--- src/rtl/parking_gate_sensor.sv ---
// rtl/parking_gate_sensor.sv - gate crossing FSM emitting incr/decr/fault pulses
// SENSOR_DEBOUNCE_EN: enables the debounce filter (and DEBOUNCE_CYCLES) in each sensor path
module parking_gate_sensor
  import parking_pkg::*;
#(
  parameter int SYNC_STAGES = 2
`ifdef SENSOR_DEBOUNCE_EN
  , parameter int DEBOUNCE_CYCLES = 4
`endif
) (
  input  logic clk,
  input  logic reset,
  input  logic sensor_a,
  input  logic sensor_b,
  output logic incr,
  output logic decr,
  output logic fault,
  output logic busy
);

  logic        a_clean;
  logic        b_clean;
  logic [1:0]  ab;
  gate_state_t state;
  gate_state_t next_state;
  logic        incr_next;
  logic        decr_next;
  logic        fault_next;

  sensor_conditioner #(
    .SYNC_STAGES(SYNC_STAGES)
`ifdef SENSOR_DEBOUNCE_EN
    , .DEBOUNCE_CYCLES(DEBOUNCE_CYCLES)
`endif
  ) u_cond_a (
    .clk      (clk),
    .reset    (reset),
    .raw_in   (sensor_a),
    .clean_out(a_clean)
  );

  sensor_conditioner #(
    .SYNC_STAGES(SYNC_STAGES)
`ifdef SENSOR_DEBOUNCE_EN
    , .DEBOUNCE_CYCLES(DEBOUNCE_CYCLES)
`endif
  ) u_cond_b (
    .clk      (clk),
    .reset    (reset),
    .raw_in   (sensor_b),
    .clean_out(b_clean)
  );

  assign ab = {a_clean, b_clean};

  always_ff @(posedge clk or posedge reset) begin
    if (reset) begin
      state <= IDLE;
      incr  <= 1'b0;
      decr  <= 1'b0;
      fault <= 1'b0;
      busy  <= 1'b0;
    end else begin
      state <= next_state;
      incr  <= incr_next;
      decr  <= decr_next;
      fault <= fault_next;
      busy  <= (next_state != IDLE);
    end
  end

  // Any code not listed for a state is that state's own code and holds it
  always_comb begin
    next_state = state;
    incr_next  = 1'b0;
    decr_next  = 1'b0;
    fault_next = 1'b0;
    case (state)
      IDLE: begin
        case (ab)
          CODE_A:    next_state = EN1;
          CODE_B:    next_state = EX1;
          CODE_BOTH: begin next_state = ERR; fault_next = 1'b1; end
          default:   next_state = IDLE;
        endcase
      end
      EN1: begin
        case (ab)
          CODE_BOTH: next_state = EN2;
          CODE_CLR:  next_state = IDLE;
          CODE_B:    begin next_state = ERR; fault_next = 1'b1; end
          default:   next_state = EN1;
        endcase
      end
      EN2: begin
        case (ab)
          CODE_B:   next_state = EN3;
          CODE_A:   next_state = EN1;
          CODE_CLR: begin next_state = ERR; fault_next = 1'b1; end
          default:  next_state = EN2;
        endcase
      end
      EN3: begin
        case (ab)
          CODE_CLR:  begin next_state = IDLE; incr_next = 1'b1; end
          CODE_BOTH: next_state = EN2;
          CODE_A:    begin next_state = ERR; fault_next = 1'b1; end
          default:   next_state = EN3;
        endcase
      end
      EX1: begin
        case (ab)
          CODE_BOTH: next_state = EX2;
          CODE_CLR:  next_state = IDLE;
          CODE_A:    begin next_state = ERR; fault_next = 1'b1; end
          default:   next_state = EX1;
        endcase
      end
      EX2: begin
        case (ab)
          CODE_A:   next_state = EX3;
          CODE_B:   next_state = EX1;
          CODE_CLR: begin next_state = ERR; fault_next = 1'b1; end
          default:  next_state = EX2;
        endcase
      end
      EX3: begin
        case (ab)
          CODE_CLR:  begin next_state = IDLE; decr_next = 1'b1; end
          CODE_BOTH: next_state = EX2;
          CODE_B:    begin next_state = ERR; fault_next = 1'b1; end
          default:   next_state = EX3;
        endcase
      end
      ERR: begin
        if (ab == CODE_CLR) next_state = IDLE;
      end
      default: next_state = IDLE;
    endcase
  end

endmodule
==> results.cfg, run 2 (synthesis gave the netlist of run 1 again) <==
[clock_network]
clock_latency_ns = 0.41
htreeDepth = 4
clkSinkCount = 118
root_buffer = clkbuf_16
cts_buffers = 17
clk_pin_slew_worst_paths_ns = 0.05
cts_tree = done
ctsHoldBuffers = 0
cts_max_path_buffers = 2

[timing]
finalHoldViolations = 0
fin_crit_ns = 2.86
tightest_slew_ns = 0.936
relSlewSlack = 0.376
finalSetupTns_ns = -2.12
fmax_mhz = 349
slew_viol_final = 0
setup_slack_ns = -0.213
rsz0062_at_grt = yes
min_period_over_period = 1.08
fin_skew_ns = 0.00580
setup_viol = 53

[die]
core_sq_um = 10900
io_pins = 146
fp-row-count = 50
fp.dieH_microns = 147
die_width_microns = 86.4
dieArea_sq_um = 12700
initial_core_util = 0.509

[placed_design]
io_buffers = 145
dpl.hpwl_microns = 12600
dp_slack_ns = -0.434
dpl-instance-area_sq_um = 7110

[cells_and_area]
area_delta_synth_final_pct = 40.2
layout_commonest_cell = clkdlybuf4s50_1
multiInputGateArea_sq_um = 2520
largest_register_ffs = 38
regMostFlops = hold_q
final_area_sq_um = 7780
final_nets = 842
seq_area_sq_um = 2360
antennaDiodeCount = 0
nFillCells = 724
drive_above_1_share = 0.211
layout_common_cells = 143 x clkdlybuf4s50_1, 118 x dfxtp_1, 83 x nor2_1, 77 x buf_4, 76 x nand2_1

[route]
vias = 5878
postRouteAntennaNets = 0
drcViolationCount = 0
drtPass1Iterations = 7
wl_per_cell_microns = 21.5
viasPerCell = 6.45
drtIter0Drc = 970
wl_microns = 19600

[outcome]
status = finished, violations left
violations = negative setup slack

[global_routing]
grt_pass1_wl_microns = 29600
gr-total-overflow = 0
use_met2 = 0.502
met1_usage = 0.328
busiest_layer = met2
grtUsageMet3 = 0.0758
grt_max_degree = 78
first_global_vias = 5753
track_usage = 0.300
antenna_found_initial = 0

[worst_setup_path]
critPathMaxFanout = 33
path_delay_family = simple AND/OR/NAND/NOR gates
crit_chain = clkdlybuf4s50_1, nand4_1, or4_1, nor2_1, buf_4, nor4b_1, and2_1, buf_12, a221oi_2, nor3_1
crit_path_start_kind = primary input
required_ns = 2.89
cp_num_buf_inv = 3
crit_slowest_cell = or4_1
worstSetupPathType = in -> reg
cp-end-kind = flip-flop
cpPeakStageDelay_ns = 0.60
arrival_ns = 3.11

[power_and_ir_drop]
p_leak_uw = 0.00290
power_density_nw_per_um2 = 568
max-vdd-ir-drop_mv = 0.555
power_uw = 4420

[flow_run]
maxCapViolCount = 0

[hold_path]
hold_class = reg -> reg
[config.mk]
export PLATFORM = sky130hd
export DESIGN_NAME = bros_sprite_drawer
export DESIGN_NICKNAME = d
export VERILOG_FILES = /design/src/rtl/bros_sprite_drawer.sv
export SDC_FILE = /design/constraint.sdc
export NUM_CORES = 1
export LEC_CHECK = 0
export CAP_MARGIN = 15
export CORE_ASPECT_RATIO = 1.75
export CORE_MARGIN = 2
export CORE_UTILIZATION = 45
export CTS_CLUSTER_SIZE = 20
export DETAILED_ROUTE_END_ITERATION = 7
export PLACE_DENSITY = 0.79
export SETUP_SLACK_MARGIN = 0.3
export SLEW_MARGIN = 20
export SYNTH_ARGS = -nofsm -noshare
export SYNTH_HDL_FRONTEND = slang
export SYNTH_SLANG_ARGS = --single-unit
[constraint.sdc]
create_clock -name clock_i -period 3.75 [get_ports clock_i]
set_clock_uncertainty 0.05 [all_clocks]
set_input_delay 0.5625 -clock clock_i [delete_from_list [all_inputs] [get_ports clock_i]]
set_output_delay 0.5625 -clock clock_i [all_outputs]
set_load 0.05 [all_outputs]
[src/rtl/bros_sprite_drawer.sv]
// Sprite draw engine: walks a Brick or Mario ROM in raster order and
// streams plot/x/y/colour writes to the 160x120 framebuffer, 1 px/cycle.
module bros_sprite_drawer #(
  parameter int         BRICK_W     = 16,
  parameter int         BRICK_H     = 8,
  parameter int         MARIO_W     = 12,
  parameter int         MARIO_H     = 16,
  parameter logic [2:0] TRANSPARENT = 3'b000,
  parameter int         SCREEN_W    = 160,
  parameter int         SCREEN_H    = 120
) (
  input  logic       clock_i,
  input  logic       reset_i,
  input  logic       start_i,
  input  logic       sprite_sel_i,
  input  logic [7:0] x0_i,
  input  logic [6:0] y0_i,
  output logic       busy_o,
  output logic       done_o,
  output logic [6:0] brick_addr_o,
  input  logic [2:0] brick_q_i,
  output logic [7:0] mario_addr_o,
  input  logic [2:0] mario_q_i,
  output logic       plot_o,
  output logic [7:0] x_out_o,
  output logic [6:0] y_out_o,
  output logic [2:0] colour_o
);

  typedef enum logic [1:0] {
    S_IDLE,
    S_DRAW,
    S_FLUSH,
    S_DONE
  } state_t;

  state_t     state_q, state_d;
  logic       sel_q;
  logic [7:0] x0_q;
  logic [6:0] y0_q;
  logic [7:0] col_q, row_q;
  logic [7:0] w_cur, h_cur;
  logic       last_col, last_row;
  logic [7:0] pix_addr;

  logic       v1_q;
  logic [8:0] px1_q;
  logic [7:0] py1_q;
  logic       plot_q;
  logic [7:0] x_out_q;
  logic [6:0] y_out_q;
  logic [2:0] colour_q;
  logic [2:0] rom_q;
  logic       on_screen;

  assign w_cur    = sel_q ? 8'(MARIO_W) : 8'(BRICK_W);
  assign h_cur    = sel_q ? 8'(MARIO_H) : 8'(BRICK_H);
  assign last_col = (col_q == w_cur - 8'd1);
  assign last_row = (row_q == h_cur - 8'd1);
  assign pix_addr = row_q * w_cur + col_q;

  always_ff @(posedge clock_i) begin
    if (reset_i) state_q <= S_IDLE;
    else         state_q <= state_d;
  end

  always_comb begin
    state_d = state_q;
    unique case (state_q)
      S_IDLE:  if (start_i) state_d = S_DRAW;
      S_DRAW:  if (last_col && last_row) state_d = S_FLUSH;
      S_FLUSH: state_d = S_DONE;
      S_DONE:  state_d = S_IDLE;
    endcase
  end

  always_comb begin
    busy_o       = (state_q != S_IDLE);
    done_o       = (state_q == S_DONE);
    brick_addr_o = 7'd0;
    mario_addr_o = 8'd0;
    if (state_q == S_DRAW) begin
      if (sel_q) mario_addr_o = pix_addr;
      else       brick_addr_o = pix_addr[6:0];
    end
  end

  always_ff @(posedge clock_i) begin
    if (reset_i) begin
      sel_q <= 1'b0;
      x0_q  <= 8'd0;
      y0_q  <= 7'd0;
      col_q <= 8'd0;
      row_q <= 8'd0;
    end else if (state_q == S_IDLE && start_i) begin
      sel_q <= sprite_sel_i;
      x0_q  <= x0_i;
      y0_q  <= y0_i;
      col_q <= 8'd0;
      row_q <= 8'd0;
    end else if (state_q == S_DRAW) begin
      if (last_col) begin
        col_q <= 8'd0;
        row_q <= row_q + 8'd1;
      end else begin
        col_q <= col_q + 8'd1;
      end
    end
  end

  // Stage 1 lines the coordinates up with the ROM's registered data.
  assign rom_q     = sel_q ? mario_q_i : brick_q_i;
  assign on_screen = (px1_q < 9'(SCREEN_W)) && (py1_q < 8'(SCREEN_H));

  always_ff @(posedge clock_i) begin
    if (reset_i) begin
      v1_q     <= 1'b0;
      px1_q    <= 9'd0;
      py1_q    <= 8'd0;
      plot_q   <= 1'b0;
      x_out_q  <= 8'd0;
      y_out_q  <= 7'd0;
      colour_q <= 3'd0;
    end else begin
      v1_q   <= (state_q == S_DRAW);
      px1_q  <= {1'b0, x0_q} + {1'b0, col_q};
      py1_q  <= {1'b0, y0_q} + row_q;
      plot_q <= v1_q && (rom_q != TRANSPARENT) && on_screen;
      if (v1_q) begin
        x_out_q  <= px1_q[7:0];
        y_out_q  <= py1_q[6:0];
        colour_q <= rom_q;
      end
    end
  end

  assign plot_o   = plot_q;
  assign x_out_o  = x_out_q;
  assign y_out_o  = y_out_q;
  assign colour_o = colour_q;

endmodule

━━━━

Work task -
Copy out, exactly and alone, the lines of the entries above between the ones holding "grt_max_degree = 78" and "[hold_path]", inclusive.

Response below -
grt_max_degree = 78
first_global_vias = 5753
track_usage = 0.300
antenna_found_initial = 0

[worst_setup_path]
critPathMaxFanout = 33
path_delay_family = simple AND/OR/NAND/NOR gates
crit_chain = clkdlybuf4s50_1, nand4_1, or4_1, nor2_1, buf_4, nor4b_1, and2_1, buf_12, a221oi_2, nor3_1
crit_path_start_kind = primary input
required_ns = 2.89
cp_num_buf_inv = 3
crit_slowest_cell = or4_1
worstSetupPathType = in -> reg
cp-end-kind = flip-flop
cpPeakStageDelay_ns = 0.60
arrival_ns = 3.11

[power_and_ir_drop]
p_leak_uw = 0.00290
power_density_nw_per_um2 = 568
max-vdd-ir-drop_mv = 0.555
power_uw = 4420

[flow_run]
maxCapViolCount = 0

[hold_path]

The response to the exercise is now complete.